**Records for processing:**
### config.mk
export PLATFORM = sky130hd
export DESIGN_NAME = scl_loader
export DESIGN_NICKNAME = d
export VERILOG_FILES = /design/src/core/scl_sig_compare.v /design/src/core/scl_loader.v
export VERILOG_INCLUDE_DIRS = /design/src /design/src/include
export SDC_FILE = /design/constraint.sdc
export NUM_CORES = 2
export LEC_CHECK = 0
export BUFFER_PORTS_ARGS = -buffer_cell sky130_fd_sc_hd__buf_4
export CORE_MARGIN = 2
export CORE_UTILIZATION = 49
export DETAILED_ROUTE_END_ITERATION = 8
export PLACE_DENSITY = 0.76
export SLEW_MARGIN = 0
export SYNTH_ARGS = -nofsm -noshare
export SYNTH_HDL_FRONTEND = slang
export SYNTH_MEMORY_MAX_BITS = 65536
export SYNTH_SLANG_ARGS = --single-unit
### constraint.sdc
create_clock -name clk_sys -period 4.3 [get_ports clk_sys]
set_input_delay 0.645 -clock clk_sys [delete_from_list [all_inputs] [get_ports clk_sys]]
set_output_delay 0.645 -clock clk_sys [all_outputs]
set_load 0.01 [all_outputs]
### src/include/scl_consts.vh
// Constants for the signed configuration loader
`ifndef SCL_CONSTS_VH
`define SCL_CONSTS_VH
`define SCL_TAG_SIGN_KEY    8'h56
`define SCL_SIGN_KEY_LEN    8'h11
`define SCL_KEY_BYTES       5'h10
`define SCL_OPT_SPECIFIED   8'h20
`define SCL_OPT_DIV_MSB     5
`define SCL_OPT_DIV_LSB     4
`define SCL_DIV_ASIS        2'h0
`define SCL_DIV_SAM         2'h1
`define SCL_DIV_HMAC        2'h2
`define SCL_DIV_RSVD        2'h3
`define SCL_FILE_BYTES      10'h200
`define SCL_LAST_BYTE       9'h1FF
`define SCL_MAX_VAL_LEN     8'h18
`define SCL_TAG_SIGNATURE   8'h00
`define SCL_TAG_CARD_KEY    8'h80
`define SCL_CARD_KEY_LEN    8'h06
`define SCL_SIG_BYTES       5'h10
`define SCL_GEN_LO          8'h60
`define SCL_GEN_HI          8'h6F
`define SCL_ADDR_CTRL       4'h0
`define SCL_ADDR_STATUS     4'h1
`define SCL_ADDR_OPT        4'h2
`define SCL_ADDR_COUNT      4'h3
`define SCL_ADDR_SIG_SEL    4'h4
`define SCL_ADDR_SIG_DATA   4'h5
`define SCL_ADDR_CALC_SEL   4'h6
`define SCL_ADDR_CALC_DATA  4'h7
`define SCL_ADDR_IMG        4'h8
`define SCL_CTRL_START      0
`define SCL_CTRL_SIG_OK     1
`define SCL_CTRL_SIG_BAD    2
`endif

### src/core/scl_sig_compare.v
// Constant-time comparison of received and computed signatures
`timescale 1ns/1ps
`default_nettype none
module scl_sig_compare (
  input  wire         clk_sys,
  input  wire         reset_n,
  input  wire         clear,
  input  wire         byte_valid,
  input  wire [7:0]   sig_byte,
  input  wire [7:0]   calc_byte,
  output reg          mismatch_q
);
  // Accumulates every byte so timing never leaks the first difference
  always @(posedge clk_sys or negedge reset_n) begin
    if (!reset_n) begin
      mismatch_q <= 1'b0;
    end else if (clear) begin
      mismatch_q <= 1'b0;
    end else if (byte_valid && (sig_byte != calc_byte)) begin
      mismatch_q <= 1'b1;
    end
  end
endmodule
`default_nettype wire

### src/core/scl_loader.v
// Signed configuration loader: image check, record parse and commit
`timescale 1ns/1ps
`default_nettype none
`include "scl_consts.vh"
module scl_loader (
  input  wire         clk_sys,
  input  wire         reset_n,
  input  wire [3:0]   reg_addr,
  input  wire [31:0]  reg_wdata,
  input  wire         reg_wr,
  input  wire         reg_rd,
  output reg  [31:0]  reg_rdata_q,
  output reg          nvm_write_q,
  output reg          nvm_delete_q,
  output reg  [7:0]   nvm_tag_q,
  output reg  [4:0]   nvm_len_q,
  output reg  [7:0]   nvm_data_q,
  output reg  [4:0]   nvm_idx_q,
  output reg          key_write_q,
  output reg  [6:0]   key_index_q,
  output reg  [2:0]   key_byte_idx_q,
  output reg  [7:0]   key_byte_q,
  output reg          general_q,
  output reg  [1:0]   div_mode_q,
  output reg  [7:0]   base_signing_key_q,
  output reg  [3:0]   base_signing_key_idx_q
);
  localparam ST_IDLE   = 3'h0;
  localparam ST_CHECK  = 3'h1;
  localparam ST_TAG    = 3'h2;
  localparam ST_LEN    = 3'h3;
  localparam ST_VAL    = 3'h4;
  localparam ST_DONE   = 3'h5;
  localparam ST_FAIL   = 3'h6;

  // Image store: full 512 bytes so the hash engine sees the padding too
  reg [7:0]  img_mem [0:511];
  reg [7:0]  sig_mem [0:15];
  reg [7:0]  calc_mem [0:15];
  reg [8:0]  img_ptr_q;
  reg [8:0]  rd_ptr_q;
  // Combinational read so each parse state sees the byte it points at
  wire [7:0] rd_byte = img_mem[rd_ptr_q];
  reg [2:0]  state_q;
  reg [7:0]  tag_q;
  reg [7:0]  len_q;
  reg [7:0]  cnt_q;
  reg [4:0]  chk_q;
  reg        done_q;
  reg        ok_q;
  reg        fmt_err_q;
  reg        sig_bad_q;
  reg        busy_q;
  reg [7:0]  opt_q;
  reg [3:0]  sig_sel_q;
  reg [3:0]  calc_sel_q;
  reg [9:0]  img_count_q;
  wire       mismatch;

  function is_card_key;
    input [7:0] t;
    begin
      is_card_key = (t[7] == 1'b1);
    end
  endfunction

  wire start    = reg_wr && reg_addr == `SCL_ADDR_CTRL && reg_wdata[`SCL_CTRL_START];
  wire host_ok  = reg_wr && reg_addr == `SCL_ADDR_CTRL && reg_wdata[`SCL_CTRL_SIG_OK];
  wire host_bad = reg_wr && reg_addr == `SCL_ADDR_CTRL && reg_wdata[`SCL_CTRL_SIG_BAD];
  wire chk_run  = (state_q == ST_CHECK) && (chk_q < `SCL_SIG_BYTES);

  scl_sig_compare u_cmp (
    .clk_sys    (clk_sys),
    .reset_n    (reset_n),
    .clear      (start && !busy_q),
    .byte_valid (chk_run),
    .sig_byte   (sig_mem[chk_q[3:0]]),
    .calc_byte  (calc_mem[chk_q[3:0]]),
    .mismatch_q (mismatch)
  );

  // Memory writes have no reset; contents are refilled before each start
  always @(posedge clk_sys) begin
    if (reg_wr && reg_addr == `SCL_ADDR_IMG && !busy_q)
      img_mem[img_ptr_q] <= reg_wdata[7:0];
    if (reg_wr && reg_addr == `SCL_ADDR_SIG_DATA)
      sig_mem[sig_sel_q] <= reg_wdata[7:0];
    if (reg_wr && reg_addr == `SCL_ADDR_CALC_DATA)
      calc_mem[calc_sel_q] <= reg_wdata[7:0];
  end

  always @(posedge clk_sys or negedge reset_n) begin
    if (!reset_n) begin
      reg_rdata_q <= 32'h0; img_ptr_q <= 9'h0; img_count_q <= 10'h0;
      opt_q <= `SCL_OPT_SPECIFIED; sig_sel_q <= 4'h0; calc_sel_q <= 4'h0;
    end else begin
      if (reg_wr && reg_addr == `SCL_ADDR_OPT)
        opt_q <= reg_wdata[7:0];
      if (reg_wr && reg_addr == `SCL_ADDR_SIG_SEL)
        sig_sel_q <= reg_wdata[3:0];
      if (reg_wr && reg_addr == `SCL_ADDR_CALC_SEL)
        calc_sel_q <= reg_wdata[3:0];
      if (start) begin
        img_ptr_q <= 9'h0;
        img_count_q <= 10'h0;
      end else if (reg_wr && reg_addr == `SCL_ADDR_IMG && !busy_q) begin
        img_ptr_q <= img_ptr_q + 9'h1;
        if (img_count_q != `SCL_FILE_BYTES)
          img_count_q <= img_count_q + 10'h1;
      end
      reg_rdata_q <= 32'h0;
      if (reg_rd) begin
        case (reg_addr)
          `SCL_ADDR_STATUS: reg_rdata_q <= {26'h0, sig_bad_q, fmt_err_q, ok_q, done_q, busy_q,
                                             (img_count_q == `SCL_FILE_BYTES)};
          `SCL_ADDR_OPT:    reg_rdata_q <= {24'h0, opt_q};
          `SCL_ADDR_COUNT:  reg_rdata_q <= {22'h0, img_count_q};
          default:          reg_rdata_q <= 32'h0;
        endcase
      end
    end
  end

  always @(posedge clk_sys or negedge reset_n) begin
    if (!reset_n) begin
      state_q <= ST_IDLE; rd_ptr_q <= 9'h0; tag_q <= 8'h0; len_q <= 8'h0;
      cnt_q <= 8'h0; chk_q <= 5'h0; done_q <= 1'b0; ok_q <= 1'b0;
      fmt_err_q <= 1'b0; sig_bad_q <= 1'b0; busy_q <= 1'b0;
      nvm_write_q <= 1'b0; nvm_delete_q <= 1'b0; nvm_tag_q <= 8'h0;
      nvm_len_q <= 5'h0; nvm_data_q <= 8'h0; nvm_idx_q <= 5'h0;
      key_write_q <= 1'b0; key_index_q <= 7'h0; key_byte_idx_q <= 3'h0;
      key_byte_q <= 8'h0; general_q <= 1'b0; div_mode_q <= `SCL_DIV_HMAC;
      base_signing_key_q <= 8'h0; base_signing_key_idx_q <= 4'h0;
    end else begin
      nvm_write_q <= 1'b0;
      nvm_delete_q <= 1'b0;
      key_write_q <= 1'b0;
      case (state_q)
        ST_IDLE: begin
          if (start) begin
            busy_q <= 1'b1; done_q <= 1'b0; ok_q <= 1'b0;
            fmt_err_q <= 1'b0; sig_bad_q <= 1'b0; chk_q <= 5'h0;
            div_mode_q <= opt_q[`SCL_OPT_DIV_MSB:`SCL_OPT_DIV_LSB];
            // Short image cannot be signed over the full file
            if (img_count_q != `SCL_FILE_BYTES) begin
              fmt_err_q <= 1'b1;
              state_q <= ST_FAIL;
            end else begin
              state_q <= ST_CHECK;
            end
          end
        end
        ST_CHECK: begin
          // Host hash engine covers all 512 bytes and writes the result
          if (chk_run)
            chk_q <= chk_q + 5'h1;
          else if (host_bad || (host_ok && mismatch) ||
                   opt_q[`SCL_OPT_DIV_MSB:`SCL_OPT_DIV_LSB] == `SCL_DIV_RSVD) begin
            sig_bad_q <= 1'b1;
            state_q <= ST_FAIL;
          end else if (host_ok) begin
            rd_ptr_q <= 9'h0;
            state_q <= ST_TAG;
          end
        end
        ST_TAG: begin
          tag_q <= rd_byte;
          rd_ptr_q <= rd_ptr_q + 9'h1;
          state_q <= ST_LEN;
        end
        ST_LEN: begin
          len_q <= rd_byte;
          cnt_q <= 8'h0;
          rd_ptr_q <= rd_ptr_q + 9'h1;
          if (tag_q == `SCL_TAG_SIGNATURE || rd_ptr_q == `SCL_LAST_BYTE) begin
            state_q <= ST_DONE;
          end else if (rd_byte > `SCL_MAX_VAL_LEN ||
                       (is_card_key(tag_q) && rd_byte != `SCL_CARD_KEY_LEN &&
                        rd_byte != 8'h0) ||
                       (tag_q == `SCL_TAG_SIGN_KEY && rd_byte != `SCL_SIGN_KEY_LEN &&
                        rd_byte != 8'h0)) begin
            fmt_err_q <= 1'b1;
            state_q <= ST_FAIL;
          end else if (rd_byte == 8'h0) begin
            // Pointer already moves past the length byte to the next tag
            nvm_delete_q <= 1'b1;
            nvm_tag_q <= tag_q;
            nvm_len_q <= 5'h0;
            state_q <= ST_TAG;
          end else begin
            state_q <= ST_VAL;
          end
        end
        ST_VAL: begin
          cnt_q <= cnt_q + 8'h1;
          rd_ptr_q <= rd_ptr_q + 9'h1;
          general_q <= (tag_q >= `SCL_GEN_LO) && (tag_q <= `SCL_GEN_HI);
          if (is_card_key(tag_q)) begin
            key_write_q <= 1'b1;
            key_index_q <= tag_q[6:0] - 7'h0;
            key_byte_idx_q <= cnt_q[2:0];
            key_byte_q <= rd_byte;
          end else begin
            nvm_write_q <= 1'b1;
            nvm_tag_q <= tag_q;
            nvm_len_q <= len_q[4:0];
            nvm_idx_q <= cnt_q[4:0];
            nvm_data_q <= rd_byte;
            if (tag_q == `SCL_TAG_SIGN_KEY && cnt_q != 8'h0) begin
              base_signing_key_q <= rd_byte;
              base_signing_key_idx_q <= cnt_q[3:0] - 4'h1;
            end
          end
          if (cnt_q + 8'h1 == len_q) begin
            state_q <= ST_TAG;
          end
        end
        ST_DONE: begin
          done_q <= 1'b1; ok_q <= 1'b1; busy_q <= 1'b0;
          state_q <= ST_IDLE;
        end
        ST_FAIL: begin
          done_q <= 1'b1; busy_q <= 1'b0;
          state_q <= ST_IDLE;
        end
        default: state_q <= ST_IDLE;
      endcase
    end
  end
endmodule
`default_nettype wire

# Word level (Yosys, flattened, before mapping)
# Memories as Yosys holds them, arrays and structs flattened.
# Cells that the tools add are included.
[op_classes] n_addsub=6 order_cmp=4 eq_ne=36 mux=64 bitwise=1 reduce_logical=57
[ops] op="two-way mux 9 bit" n=5
[ops] op="two-way mux 10 bit" n=4
[ops] op="two-way mux 8 bit" n=4
[ops] op="one-hot mux 8 bit (2 select lines)" n=2
[ops] op="two-way mux 5 bit" n=6
[ops] op="one-hot mux 10 bit (3 select lines)" n=1
[ops] op="two-way mux 3 bit" n=9
[ops] op="two-way mux 1 bit" n=24
[ops] op="logical AND 1 bit" n=21
[ops] op="!= test 2 bit (second input constant)" n=10
[ops] op="one-hot mux 5 bit (2 select lines)" n=2
[ops] op="adder 9 x 1 -> 9 bit (second input constant)" n=2
[ops] op="one-hot mux 9 bit (2 select lines)" n=1
[ops] op="nonzero test 2 bit" n=9
[ops] op="equality test 4 x 3 -> 1 bit (second input constant)" n=4
[ops] op="logical NOT 8 bit" n=2
[ops] op="AND reduction 4 bit" n=4
[ops] op="nonzero test 8 bit" n=2
[ops] op="one-hot mux 3 bit (5 select lines)" n=1
[ops] op="AND reduction 2 bit" n=6
[ops] op="adder 10 x 1 -> 10 bit (second input constant)" n=1
[ops] op="equality test 10 bit (second input constant)" n=1
[ops] op="!= test 10 bit (second input constant)" n=1
[ops] op="one-hot mux 1 bit (2 select lines)" n=5
[ops] op="31 further kinds" n=41
[word_totals] ff_bits=176 mem_bits_rw=4352 elab_cells=203 mem_count=3
[memory_table] memory="img_mem" words=512 word_bits=8 rd=1 rd_clocked_by_memory_dff=0 wr=1 line="scl_loader.v:37" text="reg [7:0] img_mem [0:511];"
[memory_table] memory="calc_mem" words=16 word_bits=8 rd=1 rd_clocked_by_memory_dff=0 wr=1 line="scl_loader.v:39" text="reg [7:0] calc_mem [0:15];"
[memory_table] memory="sig_mem" words=16 word_bits=8 rd=1 rd_clocked_by_memory_dff=0 wr=1 line="scl_loader.v:38" text="reg [7:0] sig_mem [0:15];"

# Depth between registers and ports, before layout
[depth] ltp_word=9 mapped_depth=18 depth_no_buf=10

# Cells and area by module
# Synthesis repeated with hierarchy kept, for this count alone.
[unflattened] hier_cells=7640 area_unflattened_um2=174802.6
[modules_own_cells] mod="scl_loader" instances=1 cells_each=7625 area_per_inst_um2=174675.0 seq_area_each_um2=134516.5
[modules_own_cells] mod="scl_sig_compare" instances=1 cells_each=15 area_per_inst_um2=127.6 seq_area_each_um2=25.0

# Worst setup path after synthesis
# OpenSTA, ideal clock, no wires.
[synth_timing] path_kind="register to register" from="register rd_ptr_q[0]" to="register state_q[1]" setup_ns=0.123 arrival_time_ns=4.239 required_time_ns=4.177 setup_slack_ns=-0.062 path_stages_with_launch=18 path_buffers=8 synth_period_minus_slack_ns=4.362 cell_sequence="dfrtp_1 buf_2 buf_6 buf_6 buf_4 buf_4 buf_4 buf_1 buf_2 mux4_2 mux2i_1 a22oi_1 a211oi_1 nand3_1 nand4_1 o211ai_1 or4_1 o221a_1"
[synth_via] elab_chain_cells=9 word_cells_on_any_way=18
[synth_rtl] item="start: declaration" line="scl_loader.v:41" text="reg [8:0] rd_ptr_q;"
[synth_rtl] item="start signal: assignment" line="scl_loader.v:168" text="rd_ptr_q <= rd_ptr_q + 9'h1;"
[synth_rtl] item="start signal: assignment" line="scl_loader.v:174" text="rd_ptr_q <= rd_ptr_q + 9'h1;"
[synth_rtl] item="start signal: assignment" line="scl_loader.v:196" text="rd_ptr_q <= rd_ptr_q + 9'h1;"
[synth_rtl] item="branches (longest 7 deep; another with memory (512 x 8 bit))"
[synth_rtl] item="two-way mux 3 bit *" line="scl_loader.v:175" text="if (tag_q == `SCL_TAG_SIGNATURE || rd_ptr_q == `SCL_LAST_BYTE) begin"
[synth_rtl] item="one-hot mux 3 bit (5 select lines) *" line="scl_loader.v:138" text="case (state_q)"
[synth_rtl] item="end signal: assignment" line="scl_loader.v:147" text="state_q <= ST_FAIL;"
[synth_rtl] item="end signal: assignment" line="scl_loader.v:176" text="state_q <= ST_DONE;"
[synth_rtl] item="end signal: assignment" line="scl_loader.v:183" text="state_q <= ST_FAIL;"
[synth_rtl] item="end: declaration" line="scl_loader.v:44" text="reg [2:0] state_q;"
# Every way passes the cells marked *.
# A chain may end at the register's enable or synchronous reset.

# Final worst setup path
# Same ends and word-level chain as after synthesis.

==> impl_metrics.csv <==
group,metric,value,unit
outcome,status,"finished, violations left",
outcome,violations,"design-rule violations, negative setup slack",
drt,avgViaCountPerCell,6.37,
synthesis,dominantRegCellSynth,"edfxtp_1",
placement,place_area,187000,um^2
power_and_ir_drop,powerDensity,631,nW/um^2
drt,drc_errors,50,
synthesis,synth.top_cells.by_area,"edfxtp_1 (75%), mux4_2 (16%), dfrtp_1 (2.2%), nor2_1 (1.3%), mux2i_1 (0.90%)",
min_path,hp-class,"input pin to register",
sta,setup-violations-final,41,
clock_network,cts_root_buf,"clkbuf_16",
synthesis,synth_mux_area_share,17.5,%
clock_network,cts.clk_slew.worst_paths,0.07,ns
min_path,hold_end,"img_mem[112][6]",
placement,dp_cells,13108,
clock_network,h-tree-depth,5,
worst_setup_path,r2r-end,"state_q[1]",
drt,drt_wl_total,451,mm
floorplanning,die_height,601,um
grt,antenna_found_initial,12,
worst_setup_path,worstPathArrival,5.93,ns
placement,place_congestion,0.863,
grt,grt_max_degree,208,
worst_setup_path,path_class,"register to register",
worst_setup_path,r2r-start,"rd_ptr_q[0]",
worst_setup_path,reg2reg_setup_slack,-0.75,ns
worst_setup_path,endpoint_kind,"register",
drt,antenna_left,0,
min_path,whs_path_depth,1,
job,drv_cap,0,
floorplanning,die_w,601,um
synthesis,synth-compound-area-share,1.61,%
clock_network,cts_tree,"built",
sta,finalHoldViolCount,0,
power_and_ir_drop,peakVddDrop,0.605,mV
sta,fin_ws,-0.747,ns
worst_setup_path,cp_max_fo,8,
drt,drt_iter0_markers,13343,
final_layout,nNetsFinal,8893,
sta,clock_skew,0.0892,ns
sta,holdWs,0.108,ns
synthesis,netlist.area_leader.share,74.7,%
final_layout,stdcell_count,13956,
synthesis,syn_inst,7956,
synthesis,synth_top_family_by_area,"multiplexers",
clock_network,cts-buffers-inserted,424,
placement,numPortBuffers,87,
worst_setup_path,crit_required,5.18,ns
synthesis,synth_xor_area_share,0.230,%
sta,drv_slew,0,
grt,grt_pass1_vias,90380,
clock_network,clk_path_buf_depth,4,
final_layout,drive_gt1_share,31.9,%
grt,grt_remaining_overflow,0,
synthesis,ys_seq_area_share,76.9,%
sta,rsz0062_at_grt,"true",
synthesis,async_reset_ff_share,3.42,%
sta,tightest_slew,1.47,ns
final_layout,areaGrowthSynthToFinish,15.9,%
synthesis,synth.distinct_cells,71,
placement,hpwl,268,mm
drt,drtPass1Iterations,9,
clock_network,clk_latency,1.03,ns
drt,vias,88928,
grt,grt_pass1_wl,651,mm
worst_setup_path,cp-start-kind,"register",
synthesis,synth-seq-cells,4506,
floorplanning,placementRows,219,
synthesis,syn_area,175000,um^2
synthesis,synth_warnings,0,
drt,routedWlPerCell,32.3,um
power_and_ir_drop,power_leakage,64.7,nW
final_layout,final_cell_area,203000,um^2
synthesis,synthSimpleGateAreaFrac,2.35,%
synthesis,avgSynthCellArea,22.0,um^2
sta,slew_headroom,1.67,%
floorplanning,coreArea,356000,um^2
synthesis,synth_top_area_cell,"edfxtp_1",
sta,period_share,117,%
min_path,min_from,"reg_wdata[6]",
floorplanning,ioPinCount,134,
sta,post-route-min-period,5.05,ns
synthesis,synth_edf_count,4352,
floorplanning,start_util,49.2,%
sta,max_freq,198,MHz
floorplanning,dieArea,362000,um^2
power_and_ir_drop,total_power,128,mW
grt,track_usage,24.7,%
clock_network,cts_sinks,4506,
worst_setup_path,worst_r2r_path_depth,14,
synthesis,synthAdderAreaFrac,0.0787,%
-- per-layer routing --
metal	global-route usage (%)	wire length, um	vias up
met5	0	25	-
met4	10.3	22100	4
met3	5.97	52900	1079
met2	39.8	219000	6195
met1	32.6	158000	46569
li1	-	-	35081
-- area by class of cell --
cell class | count | area (um^2)
multi-input combinational | 2952 | 38700
antenna | 6 | 15.0
sequential | 4506 | 135000
timing repair buffer | 935 | 9450
tap | 4751 | 5940
clock inverter | 278 | 3000
clock buffer | 505 | 11000
fill | 24418 | 153000
inverter | 23 | 86.3
-- layout by cell type, fill, tap and decap left out, drive strengths merged, types with 10 or more instances in the layout --
| cell | n |
|---|---|
| edfxtp | 4352 |
| mux4 | 1268 |
| buf | 927 |
| nor2 | 604 |
| clkbuf | 506 |
| clkinv | 206 |
| nand2 | 192 |
| mux2i | 161 |
| dfrtp | 152 |
| o21ai | 110 |
| a22oi | 62 |
| a21oi | 61 |
| nand3 | 49 |
| o22ai | 45 |
| bufinv | 42 |
| a221oi | 41 |
| mux2 | 40 |
| xor2 | 31 |
| inv | 30 |
| nor3 | 28 |
| clkinvlp | 23 |
| nand4 | 22 |
| conb | 22 |
| a211oi | 17 |
| o221ai | 16 |
| xnor2 | 15 |
| nor2b | 14 |
| o311ai | 14 |
| and3 | 12 |
| ha | 11 |
| a211o | 10 |
| and2 | 10 |
| or3 | 10 |
-- power breakdown --
group / leakage [nW] / internal, mW / switching, mW
clock: 6.76 / 20.9 / 16.7
sequential: 41.1 / 48.6 / 0.667
combinational: 16.9 / 19.5 / 21.7
total: 64.7 / 89.0 / 39.0
-- what timing repair did --
| item | in CTS | in global routing |
|---|---|---|
| resized for setup | 97 | 32 |
| pin swaps | 9 | 13 |
| endpoints found under the hold margin | 97 | 0 |
| cloned | 9 | 1 |
| endpoints found under the setup margin | 42 | 42 |
| hold buffers | 4 | 0 |
| buffers inserted | 37 | 12 |
-- per-stage QoR --
step | util [%] | setup slack [ns] | setup TNS [ns]
final | 57.0 | -0.747 | -12.46
after floorplan | - | 0.00779 | 0
after global placement | 52.7 | -0.988 | -20.13
after CTS | 56.9 | -0.555 | -7.91
after detailed placement | 52.7 | -0.965 | -21.35
after global routing | 57.0 | -0.711 | -11.67
-- how the worst max path moves through the flow --
| stage | startpoint | endpoint | slack, ns | depth (start not counted) |
|---|---|---|---|---|
| floorplan | rd_ptr_q[0] | state_q[1] | 0.008 | 17 |
| global placement | rd_ptr_q[0] | state_q[1] | -0.99 | 13 |
| detailed placement | rd_ptr_q[0] | nvm_tag_q[3] | -0.97 | 13 |
| CTS | rd_ptr_q[0] | state_q[1] | -0.56 | 15 |
| global route | rd_ptr_q[0] | nvm_tag_q[3] | -0.71 | 16 |
| finish | rd_ptr_q[0] | state_q[1] | -0.75 | 14 |
-- critical path, stage by stage, from the launching register on --
cell and delay (ns):
dfrtp_4 0.45, buf_12 0.18, buf_12 0.22, buf_4 0.21, mux4_2 0.53, mux4_2 0.54
mux4_2 0.62, mux4_2 0.64, mux2i_4 0.37, buf_6 0.16, buf_6 0.09, nand3_4 0.07
o21a_1 0.20, or4_4 0.41, o221a_1 0.24
-- flip-flops by register name, indices dropped and copies added, names as in the netlist, 4 cells and up --
| register | count |
|---|---|
| sig_sel_q | 4 |
| key_byte_q | 8 |
| img_ptr_q | 9 |
| opt_q | 8 |
| calc_mem | 128 |
| cnt_q | 8 |
| chk_q | 5 |
| calc_sel_q | 4 |
| base_signing_key_q | 8 |
| nvm_idx_q | 5 |
| key_index_q | 7 |
| img_mem | 4096 |
| nvm_len_q | 5 |
| rd_ptr_q | 9 |
| nvm_data_q | 8 |
| img_count_q | 10 |
| reg_rdata_q | 10 |
| sig_mem | 128 |
| nvm_tag_q | 8 |
| len_q | 8 |
| tag_q | 8 |
| base_signing_key_idx_q | 4 |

**Problem requirements:** The response should hold exactly the lines starting at the line with "drt,routedWlPerCell,32.3,um" and ending at the line with "dfrtp | 152 |", and no other line of the material above.

**Your response:**
drt,routedWlPerCell,32.3,um
power_and_ir_drop,power_leakage,64.7,nW
final_layout,final_cell_area,203000,um^2
synthesis,synthSimpleGateAreaFrac,2.35,%
synthesis,avgSynthCellArea,22.0,um^2
sta,slew_headroom,1.67,%
floorplanning,coreArea,356000,um^2
synthesis,synth_top_area_cell,"edfxtp_1",
sta,period_share,117,%
min_path,min_from,"reg_wdata[6]",
floorplanning,ioPinCount,134,
sta,post-route-min-period,5.05,ns
synthesis,synth_edf_count,4352,
floorplanning,start_util,49.2,%
sta,max_freq,198,MHz
floorplanning,dieArea,362000,um^2
power_and_ir_drop,total_power,128,mW
grt,track_usage,24.7,%
clock_network,cts_sinks,4506,
worst_setup_path,worst_r2r_path_depth,14,
synthesis,synthAdderAreaFrac,0.0787,%
-- per-layer routing --
metal	global-route usage (%)	wire length, um	vias up
met5	0	25	-
met4	10.3	22100	4
met3	5.97	52900	1079
met2	39.8	219000	6195
met1	32.6	158000	46569
li1	-	-	35081
-- area by class of cell --
cell class | count | area (um^2)
multi-input combinational | 2952 | 38700
antenna | 6 | 15.0
sequential | 4506 | 135000
timing repair buffer | 935 | 9450
tap | 4751 | 5940
clock inverter | 278 | 3000
clock buffer | 505 | 11000
fill | 24418 | 153000
inverter | 23 | 86.3
-- layout by cell type, fill, tap and decap left out, drive strengths merged, types with 10 or more instances in the layout --
| cell | n |
|---|---|
| edfxtp | 4352 |
| mux4 | 1268 |
| buf | 927 |
| nor2 | 604 |
| clkbuf | 506 |
| clkinv | 206 |
| nand2 | 192 |
| mux2i | 161 |
| dfrtp | 152 |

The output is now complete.